At Towanda, the baby of James Blake was one of the victims.  It met death in a terrible manner.  Its body was not found until Friday noon and the searchers were horrified to see that it was without a head.  It had been decapitated . . . In the temporary morgue the head and body were laid together and a narrow ribbon tied about the baby's throat would have concealed the wound.  The parents of the infant were both among the very seriously wounded.

Aspen Weekly Times, Aspen CO, 9 Apr 1892

       

C. L. Hertcole, who was injured by the storm which devastated Towanda on Thursday night .... [has] been added to the list of those killed.

Aspen Weekly Times, Aspen CO, 9 Apr 1892

       

Charles Anderson, living near Towanda, heard a roaring and went to the door to see what it was.  As he opened the door the storm struck the house and carried it away, leaving him standing in his night clothes just where the house had been.  It took the house from under his feet, and he says he never felt a breath of wind until after the tornado had passed and the force of the gale was felt again.

A threshing machine was standing by the side of the barn and the wind tore it to pieces.  The boiler of the steam engine was taken clear over the barn and dropped on the roof of the house of Jim Donahue, crushing it in and killing a child aged six and breaking Mrs. Donahue's arm.  The barn was untouched.

The people of Towanda had little time to note the various awful things which were happening, but one incident will be remembered as long as they live.  The family of James Gibson were standing in their door watching the storm when they saw something come rolling down the street toward them.  It looked like a log, but bent and twisted in such as to excite their curiosity, and as it was stopped in a gutter near their house they went out to make an investigation after the storm had passed.

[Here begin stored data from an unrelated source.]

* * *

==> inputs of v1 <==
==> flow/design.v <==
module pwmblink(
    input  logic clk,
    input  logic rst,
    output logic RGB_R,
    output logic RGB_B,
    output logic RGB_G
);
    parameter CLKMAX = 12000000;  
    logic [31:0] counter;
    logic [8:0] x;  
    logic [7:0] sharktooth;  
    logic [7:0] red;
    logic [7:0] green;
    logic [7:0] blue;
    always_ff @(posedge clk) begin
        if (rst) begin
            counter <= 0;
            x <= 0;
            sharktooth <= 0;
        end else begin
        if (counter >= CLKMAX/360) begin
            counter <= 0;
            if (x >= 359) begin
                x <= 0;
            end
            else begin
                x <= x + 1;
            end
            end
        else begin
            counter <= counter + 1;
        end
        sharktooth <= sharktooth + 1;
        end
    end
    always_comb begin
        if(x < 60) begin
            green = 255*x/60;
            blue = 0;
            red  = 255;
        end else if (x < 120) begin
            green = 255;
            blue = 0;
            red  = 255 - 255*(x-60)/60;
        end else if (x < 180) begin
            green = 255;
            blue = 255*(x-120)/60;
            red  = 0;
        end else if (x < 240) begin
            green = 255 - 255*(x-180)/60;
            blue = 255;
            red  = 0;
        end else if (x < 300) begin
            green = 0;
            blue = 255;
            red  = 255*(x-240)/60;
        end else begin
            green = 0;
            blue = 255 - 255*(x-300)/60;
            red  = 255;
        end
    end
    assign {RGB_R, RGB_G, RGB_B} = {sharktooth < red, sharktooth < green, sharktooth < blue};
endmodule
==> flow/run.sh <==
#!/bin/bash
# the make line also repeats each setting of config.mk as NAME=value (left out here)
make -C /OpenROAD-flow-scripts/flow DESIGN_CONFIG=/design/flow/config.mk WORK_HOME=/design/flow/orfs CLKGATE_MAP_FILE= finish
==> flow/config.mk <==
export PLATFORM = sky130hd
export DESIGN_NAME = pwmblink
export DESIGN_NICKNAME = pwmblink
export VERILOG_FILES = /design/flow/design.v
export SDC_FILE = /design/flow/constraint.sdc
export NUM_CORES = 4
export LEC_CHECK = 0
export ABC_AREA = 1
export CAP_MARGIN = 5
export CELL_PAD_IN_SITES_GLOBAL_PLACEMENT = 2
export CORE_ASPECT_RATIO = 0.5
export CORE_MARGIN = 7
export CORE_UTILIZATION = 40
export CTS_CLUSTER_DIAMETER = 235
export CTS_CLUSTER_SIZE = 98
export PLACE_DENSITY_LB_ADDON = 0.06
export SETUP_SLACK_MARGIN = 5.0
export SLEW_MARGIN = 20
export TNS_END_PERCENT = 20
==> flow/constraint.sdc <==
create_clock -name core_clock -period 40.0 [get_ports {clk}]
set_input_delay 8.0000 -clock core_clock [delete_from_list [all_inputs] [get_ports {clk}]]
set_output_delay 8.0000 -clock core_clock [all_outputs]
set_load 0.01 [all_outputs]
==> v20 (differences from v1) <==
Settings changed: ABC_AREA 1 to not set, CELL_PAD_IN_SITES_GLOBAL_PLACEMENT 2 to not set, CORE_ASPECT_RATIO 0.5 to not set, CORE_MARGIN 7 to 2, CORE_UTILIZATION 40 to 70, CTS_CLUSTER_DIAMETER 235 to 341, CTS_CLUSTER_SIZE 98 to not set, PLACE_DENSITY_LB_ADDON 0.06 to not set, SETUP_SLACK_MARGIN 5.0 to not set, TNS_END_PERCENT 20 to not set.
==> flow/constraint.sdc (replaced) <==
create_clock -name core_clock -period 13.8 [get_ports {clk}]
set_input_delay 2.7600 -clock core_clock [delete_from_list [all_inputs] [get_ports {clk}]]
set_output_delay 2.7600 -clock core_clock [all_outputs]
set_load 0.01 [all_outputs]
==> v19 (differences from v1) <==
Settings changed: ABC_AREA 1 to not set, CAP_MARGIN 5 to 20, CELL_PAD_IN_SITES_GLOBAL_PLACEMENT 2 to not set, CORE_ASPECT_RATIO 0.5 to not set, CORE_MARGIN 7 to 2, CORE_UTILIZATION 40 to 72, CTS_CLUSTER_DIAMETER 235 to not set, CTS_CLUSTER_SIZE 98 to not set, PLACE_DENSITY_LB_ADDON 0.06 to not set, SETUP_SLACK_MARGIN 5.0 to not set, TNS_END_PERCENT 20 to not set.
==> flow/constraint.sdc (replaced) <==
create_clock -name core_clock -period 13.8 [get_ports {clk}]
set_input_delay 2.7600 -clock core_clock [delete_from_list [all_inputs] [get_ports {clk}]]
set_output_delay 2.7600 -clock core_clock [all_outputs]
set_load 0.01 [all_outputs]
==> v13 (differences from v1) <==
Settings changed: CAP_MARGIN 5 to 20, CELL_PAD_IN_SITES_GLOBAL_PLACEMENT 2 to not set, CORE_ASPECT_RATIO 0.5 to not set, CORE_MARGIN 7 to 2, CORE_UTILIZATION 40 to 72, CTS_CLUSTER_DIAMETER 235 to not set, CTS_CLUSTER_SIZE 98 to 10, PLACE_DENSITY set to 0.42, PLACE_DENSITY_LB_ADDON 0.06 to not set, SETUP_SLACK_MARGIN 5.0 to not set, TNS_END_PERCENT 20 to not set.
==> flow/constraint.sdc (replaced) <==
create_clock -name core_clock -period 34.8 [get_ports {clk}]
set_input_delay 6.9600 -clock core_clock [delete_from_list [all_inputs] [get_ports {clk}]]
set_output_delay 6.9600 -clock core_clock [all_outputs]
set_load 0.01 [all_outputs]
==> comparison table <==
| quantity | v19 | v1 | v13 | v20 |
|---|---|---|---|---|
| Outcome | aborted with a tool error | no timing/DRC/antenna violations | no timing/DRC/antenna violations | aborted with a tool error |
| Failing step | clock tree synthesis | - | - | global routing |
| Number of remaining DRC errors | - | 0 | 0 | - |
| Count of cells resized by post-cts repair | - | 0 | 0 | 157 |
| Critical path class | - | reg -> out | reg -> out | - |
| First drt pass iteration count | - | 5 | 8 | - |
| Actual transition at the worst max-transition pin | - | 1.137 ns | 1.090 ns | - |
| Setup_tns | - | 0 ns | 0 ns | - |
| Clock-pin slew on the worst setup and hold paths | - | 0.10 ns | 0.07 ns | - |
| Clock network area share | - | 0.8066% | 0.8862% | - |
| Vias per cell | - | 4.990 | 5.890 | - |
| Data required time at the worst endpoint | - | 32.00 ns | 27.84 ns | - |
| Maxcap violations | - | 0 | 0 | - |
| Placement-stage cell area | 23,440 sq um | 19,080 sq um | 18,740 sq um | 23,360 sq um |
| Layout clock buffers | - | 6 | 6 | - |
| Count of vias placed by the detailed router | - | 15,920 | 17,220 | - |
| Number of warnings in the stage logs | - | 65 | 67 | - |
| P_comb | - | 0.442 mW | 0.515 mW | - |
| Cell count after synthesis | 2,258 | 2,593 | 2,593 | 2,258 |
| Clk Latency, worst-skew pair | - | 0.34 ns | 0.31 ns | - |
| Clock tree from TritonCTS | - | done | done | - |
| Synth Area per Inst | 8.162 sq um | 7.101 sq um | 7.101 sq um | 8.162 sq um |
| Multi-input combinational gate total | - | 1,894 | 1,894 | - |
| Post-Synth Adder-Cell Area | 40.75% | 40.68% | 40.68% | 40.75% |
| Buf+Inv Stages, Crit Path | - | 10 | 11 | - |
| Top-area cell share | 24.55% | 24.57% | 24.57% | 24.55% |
ember:
Design usb_top_level, start of the top module:
module usb_top_level(
    input logic clk,
    input logic n_rst,
    input logic hsel,
    input logic [3:0] haddr,
    input logic [1:0] htrans,
    input logic  [1:0] hsize,
    input logic hwrite,
    input logic [31:0] hwdata,
    output logic [31:0] hrdata,
    output logic hresp,
    output logic hready,
    output logic d_mode,
    input logic d_plus_in,
    input logic d_minus_in,
    output logic d_plus_out,
    output logic d_minus_out,
    output logic [6:0] buffer_occupancy,
    output logic get_rx_data,
    output logic [3:0] tx_packet,
    output logic tx_transfer_active
);
Size in the first run: about 96 I/O pins, about 0.042 mm2 of cells after synthesis.
Settings: LEC_CHECK=0, ABC_AREA=1, CAP_MARGIN=20, CELL_PAD_IN_SITES_DETAIL_PLACEMENT=1, CELL_PAD_IN_SITES_GLOBAL_PLACEMENT=0, CORE_MARGIN=2, CORE_UTILIZATION=39, CTS_CLUSTER_DIAMETER=385, CTS_CLUSTER_SIZE=21, GPL_ROUTABILITY_DRIVEN=0, GPL_TIMING_DRIVEN=0, MAX_ROUTING_LAYER=met4, MIN_ROUTING_LAYER=met2, PLACE_DENSITY=0.93, SLEW_MARGIN=0, TNS_END_PERCENT=35; clock period 4.08 ns.
run.sh (not shown) runs the stock make flow with config.mk's settings and CLKGATE_MAP_FILE=.
For ember, the flow was terminated by a tool error in 5_1_grt and produced no final design.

It was the body of a young woman who had been stripped of every stitch of clothing except one stocking, and it was only by this stocking that they were enabled to identify her.  It was that of Miss Belle Merritt, who was considered the most beautiful young lady in this part of the country.  She was so disfigured that no semblance of her former self remained.  She was alive when found but died within a few hours without recovering consciousness.

The family of George Jackson sought shelter in a cyclone cellar when the storm came up, but a big tree was thrown on the cellar and crushed through, breaking the arm of Mrs. Jackson.

The stripping of chickens of their feathers is reported from several localities, and similar stories are told of the marvelous action of the tornado.

The Atlanta Constitution, Atlanta, GA 1 May 1892

       

Towanda Tornado.  On the night of March 31, 1892, a tornado touched Towanda and nineteen of the places in Kansas with a fury that suggested a cyclone, and at each place left behind dead or wounded.

When the tragic news was received in El Dorado, on April 1, many believed the report to be an April Fool's joke.  The Wichita Eagle said:  "The greatest calamity reported is from Towanda, eighteen miles east of Wichita, on the St. Louis and San Francisco railroad.  Towanda's population yesterday numbered 300 souls.  The village is in ruins.  Only one house is undamaged.  The dead are Dr. John D. Godfrey, physician; Herschel Cupp, 21-year-oldson of Daniel Cupp, one of the earliest settlers of Kansas; John Bailey, 21; six-year-old child of John Blake, merchant.  Those fatally hurt -- Miss Annie Robbins 35, postmistress; Mrs. John Kerr; Earl Kerr, 11; Fern Maxwell, 8; C. L. Wescate, 80.  The seriously hurt are:  Willie Maxwell, Miss Lucy Poorbaugh, hip broken; Effie Kerr, Elmore Hall, Mrs. Cory, Mrs. Walter Mooney, William Mitchell, Mrs. George Cornelius, Mrs. William Mitchell, M. H. Hibbs, Walter Mooney and Myrtle Mooney.